◆ TASK STATEMENT ◆
Find every line in the records that holds the string "words". Copy each one.

╭──

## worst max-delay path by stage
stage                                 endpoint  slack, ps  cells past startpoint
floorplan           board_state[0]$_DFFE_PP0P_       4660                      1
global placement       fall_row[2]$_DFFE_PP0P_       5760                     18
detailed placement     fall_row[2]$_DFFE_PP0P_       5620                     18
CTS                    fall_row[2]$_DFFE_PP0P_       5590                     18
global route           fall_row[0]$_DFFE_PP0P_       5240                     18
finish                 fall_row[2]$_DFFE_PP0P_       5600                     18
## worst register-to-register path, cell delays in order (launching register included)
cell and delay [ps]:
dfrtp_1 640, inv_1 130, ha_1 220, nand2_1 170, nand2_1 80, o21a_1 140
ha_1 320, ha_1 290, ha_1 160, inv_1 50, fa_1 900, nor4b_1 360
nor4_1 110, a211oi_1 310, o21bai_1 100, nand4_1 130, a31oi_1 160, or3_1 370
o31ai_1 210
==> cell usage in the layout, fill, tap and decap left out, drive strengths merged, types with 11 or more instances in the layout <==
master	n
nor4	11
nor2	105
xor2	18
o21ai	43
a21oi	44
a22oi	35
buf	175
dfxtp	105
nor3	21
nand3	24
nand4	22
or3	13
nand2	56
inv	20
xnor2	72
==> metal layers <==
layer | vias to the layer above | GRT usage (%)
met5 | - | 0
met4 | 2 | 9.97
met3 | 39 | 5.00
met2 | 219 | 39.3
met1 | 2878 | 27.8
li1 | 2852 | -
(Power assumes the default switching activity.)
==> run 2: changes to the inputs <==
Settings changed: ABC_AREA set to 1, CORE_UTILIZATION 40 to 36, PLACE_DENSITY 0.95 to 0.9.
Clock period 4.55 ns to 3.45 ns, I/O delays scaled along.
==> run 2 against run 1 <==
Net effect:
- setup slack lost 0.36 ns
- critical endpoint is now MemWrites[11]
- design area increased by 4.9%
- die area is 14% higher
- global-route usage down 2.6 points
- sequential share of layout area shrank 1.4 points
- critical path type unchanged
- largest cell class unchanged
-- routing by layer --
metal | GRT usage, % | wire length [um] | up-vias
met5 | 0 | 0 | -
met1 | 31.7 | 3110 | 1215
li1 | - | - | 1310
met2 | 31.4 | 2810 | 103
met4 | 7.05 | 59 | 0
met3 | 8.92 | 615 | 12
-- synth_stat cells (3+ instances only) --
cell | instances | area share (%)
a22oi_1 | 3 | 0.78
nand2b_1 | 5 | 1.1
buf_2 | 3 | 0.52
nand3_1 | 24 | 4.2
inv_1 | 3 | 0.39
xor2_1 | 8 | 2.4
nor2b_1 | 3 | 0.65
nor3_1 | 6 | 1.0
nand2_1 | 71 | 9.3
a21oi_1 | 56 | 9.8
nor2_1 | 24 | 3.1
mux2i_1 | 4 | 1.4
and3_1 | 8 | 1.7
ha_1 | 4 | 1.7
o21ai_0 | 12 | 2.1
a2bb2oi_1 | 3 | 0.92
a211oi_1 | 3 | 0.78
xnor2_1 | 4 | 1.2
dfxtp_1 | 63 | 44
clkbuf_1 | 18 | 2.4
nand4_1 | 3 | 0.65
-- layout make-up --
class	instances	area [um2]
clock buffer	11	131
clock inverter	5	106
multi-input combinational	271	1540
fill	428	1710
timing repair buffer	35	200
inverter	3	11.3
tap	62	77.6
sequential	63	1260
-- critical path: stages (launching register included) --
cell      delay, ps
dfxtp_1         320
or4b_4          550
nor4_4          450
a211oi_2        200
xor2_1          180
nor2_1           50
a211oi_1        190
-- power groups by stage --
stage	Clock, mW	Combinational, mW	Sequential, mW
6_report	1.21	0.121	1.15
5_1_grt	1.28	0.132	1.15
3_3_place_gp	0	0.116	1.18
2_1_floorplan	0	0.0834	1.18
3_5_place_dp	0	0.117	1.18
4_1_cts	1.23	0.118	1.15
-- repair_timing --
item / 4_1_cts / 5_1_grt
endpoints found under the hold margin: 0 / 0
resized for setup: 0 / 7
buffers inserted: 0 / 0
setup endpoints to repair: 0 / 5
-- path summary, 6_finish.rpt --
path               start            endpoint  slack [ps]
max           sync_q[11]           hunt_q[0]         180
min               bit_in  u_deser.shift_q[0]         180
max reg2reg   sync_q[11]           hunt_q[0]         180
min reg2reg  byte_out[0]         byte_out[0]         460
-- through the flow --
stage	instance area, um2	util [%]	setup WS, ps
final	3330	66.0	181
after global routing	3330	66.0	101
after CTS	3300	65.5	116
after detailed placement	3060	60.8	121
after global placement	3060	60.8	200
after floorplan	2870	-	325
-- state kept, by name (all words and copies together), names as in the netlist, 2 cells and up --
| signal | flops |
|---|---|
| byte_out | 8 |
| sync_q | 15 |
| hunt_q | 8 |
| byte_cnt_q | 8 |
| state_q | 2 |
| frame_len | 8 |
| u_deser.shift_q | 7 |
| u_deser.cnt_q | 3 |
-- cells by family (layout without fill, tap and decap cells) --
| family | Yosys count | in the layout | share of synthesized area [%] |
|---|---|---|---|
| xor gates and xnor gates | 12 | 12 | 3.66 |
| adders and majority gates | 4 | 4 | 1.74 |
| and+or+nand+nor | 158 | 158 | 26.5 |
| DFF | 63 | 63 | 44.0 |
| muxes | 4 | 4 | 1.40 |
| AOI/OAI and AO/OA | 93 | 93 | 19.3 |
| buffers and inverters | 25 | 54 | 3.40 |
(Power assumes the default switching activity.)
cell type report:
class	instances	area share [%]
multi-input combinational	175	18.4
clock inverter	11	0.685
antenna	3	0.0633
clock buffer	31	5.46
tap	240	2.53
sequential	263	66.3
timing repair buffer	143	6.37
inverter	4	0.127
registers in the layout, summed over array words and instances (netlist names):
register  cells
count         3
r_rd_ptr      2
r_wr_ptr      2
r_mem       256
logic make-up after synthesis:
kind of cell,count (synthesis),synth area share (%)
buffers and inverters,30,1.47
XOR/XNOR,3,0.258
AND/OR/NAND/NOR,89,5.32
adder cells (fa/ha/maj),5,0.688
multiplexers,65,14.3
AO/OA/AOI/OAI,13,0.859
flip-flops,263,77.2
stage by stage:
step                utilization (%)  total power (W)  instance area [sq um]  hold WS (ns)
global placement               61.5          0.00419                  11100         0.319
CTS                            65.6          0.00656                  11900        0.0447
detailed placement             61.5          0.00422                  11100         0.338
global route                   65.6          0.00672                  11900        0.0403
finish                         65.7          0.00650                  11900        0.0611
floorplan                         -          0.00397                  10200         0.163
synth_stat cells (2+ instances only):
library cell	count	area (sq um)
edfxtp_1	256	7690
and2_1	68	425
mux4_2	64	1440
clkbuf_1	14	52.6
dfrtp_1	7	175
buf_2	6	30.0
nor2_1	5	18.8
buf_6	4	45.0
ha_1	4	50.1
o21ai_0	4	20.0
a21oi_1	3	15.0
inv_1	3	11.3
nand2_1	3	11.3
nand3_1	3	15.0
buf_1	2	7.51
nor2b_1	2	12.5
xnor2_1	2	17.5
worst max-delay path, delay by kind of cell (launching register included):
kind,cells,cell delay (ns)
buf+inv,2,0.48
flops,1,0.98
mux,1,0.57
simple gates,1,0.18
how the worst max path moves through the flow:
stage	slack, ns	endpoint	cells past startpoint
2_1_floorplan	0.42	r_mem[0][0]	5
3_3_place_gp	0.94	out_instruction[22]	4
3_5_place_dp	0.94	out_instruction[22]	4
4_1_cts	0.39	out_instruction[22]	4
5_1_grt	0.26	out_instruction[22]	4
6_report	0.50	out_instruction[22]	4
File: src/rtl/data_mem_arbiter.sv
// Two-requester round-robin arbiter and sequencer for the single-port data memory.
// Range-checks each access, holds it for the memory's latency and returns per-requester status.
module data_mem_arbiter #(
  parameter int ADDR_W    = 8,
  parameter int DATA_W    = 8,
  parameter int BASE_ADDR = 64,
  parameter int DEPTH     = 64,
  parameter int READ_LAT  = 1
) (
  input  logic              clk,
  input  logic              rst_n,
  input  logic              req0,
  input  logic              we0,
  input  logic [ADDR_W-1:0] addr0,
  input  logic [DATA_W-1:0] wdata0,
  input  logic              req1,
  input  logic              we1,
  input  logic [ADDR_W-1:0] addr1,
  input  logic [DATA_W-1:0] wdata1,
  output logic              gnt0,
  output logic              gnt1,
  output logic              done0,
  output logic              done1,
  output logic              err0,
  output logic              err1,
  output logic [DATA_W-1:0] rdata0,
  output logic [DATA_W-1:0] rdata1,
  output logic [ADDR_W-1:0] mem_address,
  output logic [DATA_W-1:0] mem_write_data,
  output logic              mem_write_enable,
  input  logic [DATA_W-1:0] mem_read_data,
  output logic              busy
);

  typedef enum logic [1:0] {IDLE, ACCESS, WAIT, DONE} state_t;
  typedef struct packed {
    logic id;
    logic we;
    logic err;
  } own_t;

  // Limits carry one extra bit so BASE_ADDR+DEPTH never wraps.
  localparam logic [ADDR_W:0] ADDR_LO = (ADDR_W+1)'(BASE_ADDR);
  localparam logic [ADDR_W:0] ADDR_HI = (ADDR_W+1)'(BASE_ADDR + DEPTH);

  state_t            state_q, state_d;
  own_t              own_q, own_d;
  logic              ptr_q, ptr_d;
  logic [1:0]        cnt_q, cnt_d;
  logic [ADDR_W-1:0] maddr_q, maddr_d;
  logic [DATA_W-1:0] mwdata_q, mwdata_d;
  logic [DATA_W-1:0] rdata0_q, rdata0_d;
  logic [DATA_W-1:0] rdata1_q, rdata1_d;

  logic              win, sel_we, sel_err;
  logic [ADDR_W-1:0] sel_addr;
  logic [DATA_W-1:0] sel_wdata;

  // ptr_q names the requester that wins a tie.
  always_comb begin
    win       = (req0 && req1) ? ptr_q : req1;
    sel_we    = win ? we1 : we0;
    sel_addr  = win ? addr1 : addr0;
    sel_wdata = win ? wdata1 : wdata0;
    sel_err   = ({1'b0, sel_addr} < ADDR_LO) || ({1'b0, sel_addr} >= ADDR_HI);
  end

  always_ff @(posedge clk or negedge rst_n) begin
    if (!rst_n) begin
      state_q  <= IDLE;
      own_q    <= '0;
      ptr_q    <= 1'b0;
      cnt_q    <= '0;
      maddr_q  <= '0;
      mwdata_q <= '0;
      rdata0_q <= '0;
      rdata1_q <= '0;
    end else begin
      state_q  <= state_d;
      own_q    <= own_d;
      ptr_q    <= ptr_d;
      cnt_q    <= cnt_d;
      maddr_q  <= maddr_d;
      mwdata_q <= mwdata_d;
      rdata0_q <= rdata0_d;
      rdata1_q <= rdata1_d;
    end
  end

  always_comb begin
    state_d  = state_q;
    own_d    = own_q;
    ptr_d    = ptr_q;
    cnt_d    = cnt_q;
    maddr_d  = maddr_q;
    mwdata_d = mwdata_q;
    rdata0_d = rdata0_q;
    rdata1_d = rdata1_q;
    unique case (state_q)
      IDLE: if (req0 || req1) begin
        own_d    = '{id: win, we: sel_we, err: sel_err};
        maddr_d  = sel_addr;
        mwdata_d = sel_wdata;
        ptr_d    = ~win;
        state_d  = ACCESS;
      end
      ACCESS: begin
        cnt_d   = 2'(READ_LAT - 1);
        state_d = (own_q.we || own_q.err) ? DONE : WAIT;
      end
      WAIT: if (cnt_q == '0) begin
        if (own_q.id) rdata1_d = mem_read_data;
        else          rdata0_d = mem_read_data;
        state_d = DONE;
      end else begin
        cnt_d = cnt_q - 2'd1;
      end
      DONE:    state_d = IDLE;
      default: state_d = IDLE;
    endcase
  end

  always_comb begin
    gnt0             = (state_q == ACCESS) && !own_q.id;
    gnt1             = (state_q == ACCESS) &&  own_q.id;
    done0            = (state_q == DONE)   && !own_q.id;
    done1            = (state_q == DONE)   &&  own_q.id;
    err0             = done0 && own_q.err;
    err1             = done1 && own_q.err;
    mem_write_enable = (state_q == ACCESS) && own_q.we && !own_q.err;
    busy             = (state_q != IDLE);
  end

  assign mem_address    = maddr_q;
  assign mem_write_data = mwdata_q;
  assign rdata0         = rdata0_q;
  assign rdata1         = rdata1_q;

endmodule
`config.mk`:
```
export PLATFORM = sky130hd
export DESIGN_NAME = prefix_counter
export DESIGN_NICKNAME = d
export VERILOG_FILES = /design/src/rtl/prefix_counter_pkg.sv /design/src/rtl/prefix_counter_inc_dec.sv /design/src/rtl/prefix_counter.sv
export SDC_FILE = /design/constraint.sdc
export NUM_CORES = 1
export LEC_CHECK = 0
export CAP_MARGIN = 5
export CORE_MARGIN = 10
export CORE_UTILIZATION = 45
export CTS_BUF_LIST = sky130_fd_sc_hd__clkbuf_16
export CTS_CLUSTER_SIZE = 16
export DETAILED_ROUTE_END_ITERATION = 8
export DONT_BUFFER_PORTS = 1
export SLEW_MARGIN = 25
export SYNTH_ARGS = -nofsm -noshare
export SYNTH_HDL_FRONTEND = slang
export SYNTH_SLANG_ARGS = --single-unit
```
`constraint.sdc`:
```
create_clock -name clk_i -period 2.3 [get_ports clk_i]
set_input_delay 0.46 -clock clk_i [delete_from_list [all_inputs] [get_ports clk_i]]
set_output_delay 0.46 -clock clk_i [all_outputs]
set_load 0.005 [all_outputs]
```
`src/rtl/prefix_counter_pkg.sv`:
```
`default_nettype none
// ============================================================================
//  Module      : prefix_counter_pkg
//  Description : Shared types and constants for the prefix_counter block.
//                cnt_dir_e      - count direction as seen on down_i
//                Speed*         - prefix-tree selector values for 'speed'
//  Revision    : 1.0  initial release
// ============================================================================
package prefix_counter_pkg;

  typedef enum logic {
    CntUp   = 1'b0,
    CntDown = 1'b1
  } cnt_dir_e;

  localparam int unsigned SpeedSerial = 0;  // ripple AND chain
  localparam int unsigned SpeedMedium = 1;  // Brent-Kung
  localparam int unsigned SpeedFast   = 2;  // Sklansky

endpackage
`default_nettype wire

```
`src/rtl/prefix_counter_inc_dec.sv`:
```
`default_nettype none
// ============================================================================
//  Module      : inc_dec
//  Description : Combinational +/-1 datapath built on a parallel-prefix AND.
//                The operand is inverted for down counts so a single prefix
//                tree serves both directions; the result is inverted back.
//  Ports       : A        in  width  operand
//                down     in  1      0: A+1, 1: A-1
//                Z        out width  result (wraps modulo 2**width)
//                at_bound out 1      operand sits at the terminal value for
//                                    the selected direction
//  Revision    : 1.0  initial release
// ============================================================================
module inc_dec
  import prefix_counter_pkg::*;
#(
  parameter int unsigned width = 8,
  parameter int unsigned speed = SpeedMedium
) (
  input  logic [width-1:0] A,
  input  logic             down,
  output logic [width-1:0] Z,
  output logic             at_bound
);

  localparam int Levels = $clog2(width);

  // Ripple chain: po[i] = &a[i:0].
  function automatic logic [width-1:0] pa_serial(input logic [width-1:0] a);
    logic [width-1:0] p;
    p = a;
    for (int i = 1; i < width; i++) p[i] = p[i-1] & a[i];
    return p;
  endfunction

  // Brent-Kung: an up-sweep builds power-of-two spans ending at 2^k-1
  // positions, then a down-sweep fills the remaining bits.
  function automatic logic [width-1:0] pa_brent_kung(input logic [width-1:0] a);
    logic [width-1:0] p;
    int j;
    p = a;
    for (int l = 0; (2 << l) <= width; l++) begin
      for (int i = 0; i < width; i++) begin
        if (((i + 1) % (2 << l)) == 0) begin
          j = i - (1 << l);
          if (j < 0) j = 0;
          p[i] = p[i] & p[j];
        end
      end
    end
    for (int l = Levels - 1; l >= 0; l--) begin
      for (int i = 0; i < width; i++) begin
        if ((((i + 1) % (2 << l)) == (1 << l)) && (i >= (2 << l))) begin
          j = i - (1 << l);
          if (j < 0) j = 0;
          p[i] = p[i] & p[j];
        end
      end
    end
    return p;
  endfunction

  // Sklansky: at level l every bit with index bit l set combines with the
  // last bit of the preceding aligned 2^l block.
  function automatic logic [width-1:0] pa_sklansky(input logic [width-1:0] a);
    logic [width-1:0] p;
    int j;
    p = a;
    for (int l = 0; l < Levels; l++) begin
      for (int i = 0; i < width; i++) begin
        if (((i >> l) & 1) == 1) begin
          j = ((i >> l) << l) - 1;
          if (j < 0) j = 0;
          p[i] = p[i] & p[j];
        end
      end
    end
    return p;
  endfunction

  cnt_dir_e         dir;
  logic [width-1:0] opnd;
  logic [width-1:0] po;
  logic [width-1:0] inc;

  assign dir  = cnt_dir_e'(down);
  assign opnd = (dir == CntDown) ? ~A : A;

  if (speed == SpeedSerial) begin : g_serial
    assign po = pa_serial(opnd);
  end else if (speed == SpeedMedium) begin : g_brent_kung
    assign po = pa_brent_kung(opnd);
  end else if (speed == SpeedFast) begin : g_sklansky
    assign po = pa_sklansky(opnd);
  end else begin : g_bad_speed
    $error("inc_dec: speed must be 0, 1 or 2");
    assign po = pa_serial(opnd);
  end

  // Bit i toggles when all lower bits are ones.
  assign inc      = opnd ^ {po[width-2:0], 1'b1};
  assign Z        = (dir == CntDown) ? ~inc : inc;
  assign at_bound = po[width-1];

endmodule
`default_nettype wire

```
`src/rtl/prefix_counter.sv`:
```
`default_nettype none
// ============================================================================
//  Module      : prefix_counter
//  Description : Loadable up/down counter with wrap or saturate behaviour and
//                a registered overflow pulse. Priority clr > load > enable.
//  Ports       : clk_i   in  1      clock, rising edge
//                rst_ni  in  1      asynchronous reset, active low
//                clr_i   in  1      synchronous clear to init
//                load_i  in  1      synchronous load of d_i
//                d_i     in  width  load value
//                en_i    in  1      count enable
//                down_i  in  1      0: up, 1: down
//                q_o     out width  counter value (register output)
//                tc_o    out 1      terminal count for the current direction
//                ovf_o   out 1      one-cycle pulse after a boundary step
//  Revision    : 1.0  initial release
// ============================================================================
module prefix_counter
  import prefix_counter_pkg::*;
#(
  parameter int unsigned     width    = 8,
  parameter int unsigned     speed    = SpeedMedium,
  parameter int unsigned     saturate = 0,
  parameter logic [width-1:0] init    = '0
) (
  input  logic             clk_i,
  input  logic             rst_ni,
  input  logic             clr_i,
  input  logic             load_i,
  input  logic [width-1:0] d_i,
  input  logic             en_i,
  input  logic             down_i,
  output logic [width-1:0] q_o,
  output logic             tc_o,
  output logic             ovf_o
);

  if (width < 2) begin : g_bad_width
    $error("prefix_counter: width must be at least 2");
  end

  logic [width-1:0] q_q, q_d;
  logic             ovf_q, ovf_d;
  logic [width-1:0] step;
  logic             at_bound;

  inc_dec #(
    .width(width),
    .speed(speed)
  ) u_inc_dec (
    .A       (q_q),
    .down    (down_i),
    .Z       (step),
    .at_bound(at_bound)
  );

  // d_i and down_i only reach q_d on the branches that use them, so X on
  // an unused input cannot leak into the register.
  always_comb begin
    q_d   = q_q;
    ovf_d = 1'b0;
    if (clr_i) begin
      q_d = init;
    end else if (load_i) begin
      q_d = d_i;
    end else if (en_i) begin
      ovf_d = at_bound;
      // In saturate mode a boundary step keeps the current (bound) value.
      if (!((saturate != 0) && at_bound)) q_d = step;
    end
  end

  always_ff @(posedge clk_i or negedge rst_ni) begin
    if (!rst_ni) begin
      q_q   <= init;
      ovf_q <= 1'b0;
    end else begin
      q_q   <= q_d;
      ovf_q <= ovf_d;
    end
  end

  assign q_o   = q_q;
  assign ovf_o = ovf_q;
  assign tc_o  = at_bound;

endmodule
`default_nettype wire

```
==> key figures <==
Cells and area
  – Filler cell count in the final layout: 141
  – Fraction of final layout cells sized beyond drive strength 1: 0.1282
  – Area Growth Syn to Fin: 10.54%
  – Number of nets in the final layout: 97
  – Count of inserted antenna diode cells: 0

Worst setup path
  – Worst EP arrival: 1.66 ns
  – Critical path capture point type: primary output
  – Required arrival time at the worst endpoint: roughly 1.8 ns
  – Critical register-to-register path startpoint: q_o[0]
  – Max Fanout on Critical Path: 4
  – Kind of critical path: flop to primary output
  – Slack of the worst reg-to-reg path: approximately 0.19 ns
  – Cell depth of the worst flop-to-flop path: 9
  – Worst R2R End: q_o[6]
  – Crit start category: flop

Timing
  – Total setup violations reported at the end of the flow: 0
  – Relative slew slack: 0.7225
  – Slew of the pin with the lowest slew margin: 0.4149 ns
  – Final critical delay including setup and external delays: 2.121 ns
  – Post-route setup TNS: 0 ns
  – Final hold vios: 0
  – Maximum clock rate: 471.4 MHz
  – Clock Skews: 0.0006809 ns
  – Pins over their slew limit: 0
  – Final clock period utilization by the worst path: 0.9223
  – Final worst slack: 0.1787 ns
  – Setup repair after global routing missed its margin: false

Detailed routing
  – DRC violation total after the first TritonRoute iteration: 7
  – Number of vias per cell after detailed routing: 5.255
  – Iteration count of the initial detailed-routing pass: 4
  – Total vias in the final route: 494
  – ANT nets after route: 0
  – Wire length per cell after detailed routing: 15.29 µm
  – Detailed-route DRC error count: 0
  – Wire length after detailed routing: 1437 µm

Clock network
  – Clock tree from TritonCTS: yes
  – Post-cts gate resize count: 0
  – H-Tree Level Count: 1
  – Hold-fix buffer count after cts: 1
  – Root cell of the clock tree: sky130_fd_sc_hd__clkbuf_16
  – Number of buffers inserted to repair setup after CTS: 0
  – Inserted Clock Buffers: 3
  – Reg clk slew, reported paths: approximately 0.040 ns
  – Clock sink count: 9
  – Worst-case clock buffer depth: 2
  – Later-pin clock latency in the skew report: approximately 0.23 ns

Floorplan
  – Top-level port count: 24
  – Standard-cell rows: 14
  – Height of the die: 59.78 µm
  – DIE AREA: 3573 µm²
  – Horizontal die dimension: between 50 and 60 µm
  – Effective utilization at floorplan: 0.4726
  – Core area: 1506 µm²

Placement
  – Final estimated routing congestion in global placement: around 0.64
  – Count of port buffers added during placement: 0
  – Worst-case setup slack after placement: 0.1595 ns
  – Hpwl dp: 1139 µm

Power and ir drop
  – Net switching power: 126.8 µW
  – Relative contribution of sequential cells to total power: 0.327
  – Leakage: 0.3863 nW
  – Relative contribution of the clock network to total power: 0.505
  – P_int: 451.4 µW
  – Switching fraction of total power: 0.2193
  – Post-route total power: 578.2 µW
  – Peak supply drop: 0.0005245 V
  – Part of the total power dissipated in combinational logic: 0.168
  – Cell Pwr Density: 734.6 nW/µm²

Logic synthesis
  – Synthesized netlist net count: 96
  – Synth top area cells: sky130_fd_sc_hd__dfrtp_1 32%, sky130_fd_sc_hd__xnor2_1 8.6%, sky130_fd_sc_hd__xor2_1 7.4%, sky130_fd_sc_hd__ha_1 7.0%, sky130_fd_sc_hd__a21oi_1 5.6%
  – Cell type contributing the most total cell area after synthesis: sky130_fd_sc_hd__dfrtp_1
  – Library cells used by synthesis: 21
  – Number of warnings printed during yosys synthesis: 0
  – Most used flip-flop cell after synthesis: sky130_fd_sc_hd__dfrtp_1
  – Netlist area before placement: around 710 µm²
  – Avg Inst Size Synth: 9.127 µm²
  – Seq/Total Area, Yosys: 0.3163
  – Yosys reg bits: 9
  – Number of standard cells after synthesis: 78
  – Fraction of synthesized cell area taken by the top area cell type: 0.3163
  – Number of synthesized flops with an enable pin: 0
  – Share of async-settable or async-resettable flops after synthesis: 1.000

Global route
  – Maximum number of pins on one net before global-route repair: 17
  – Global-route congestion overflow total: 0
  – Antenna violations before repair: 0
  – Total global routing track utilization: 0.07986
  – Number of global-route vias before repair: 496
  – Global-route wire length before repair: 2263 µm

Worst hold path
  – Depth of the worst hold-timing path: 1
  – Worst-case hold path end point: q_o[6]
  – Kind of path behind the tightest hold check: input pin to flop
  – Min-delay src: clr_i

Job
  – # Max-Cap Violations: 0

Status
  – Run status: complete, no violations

╰──

◆ OUTPUT OF THE EXERCISE ◆
-- state kept, by name (all words and copies together), names as in the netlist, 2 cells and up --
registers in the layout, summed over array words and instances (netlist names):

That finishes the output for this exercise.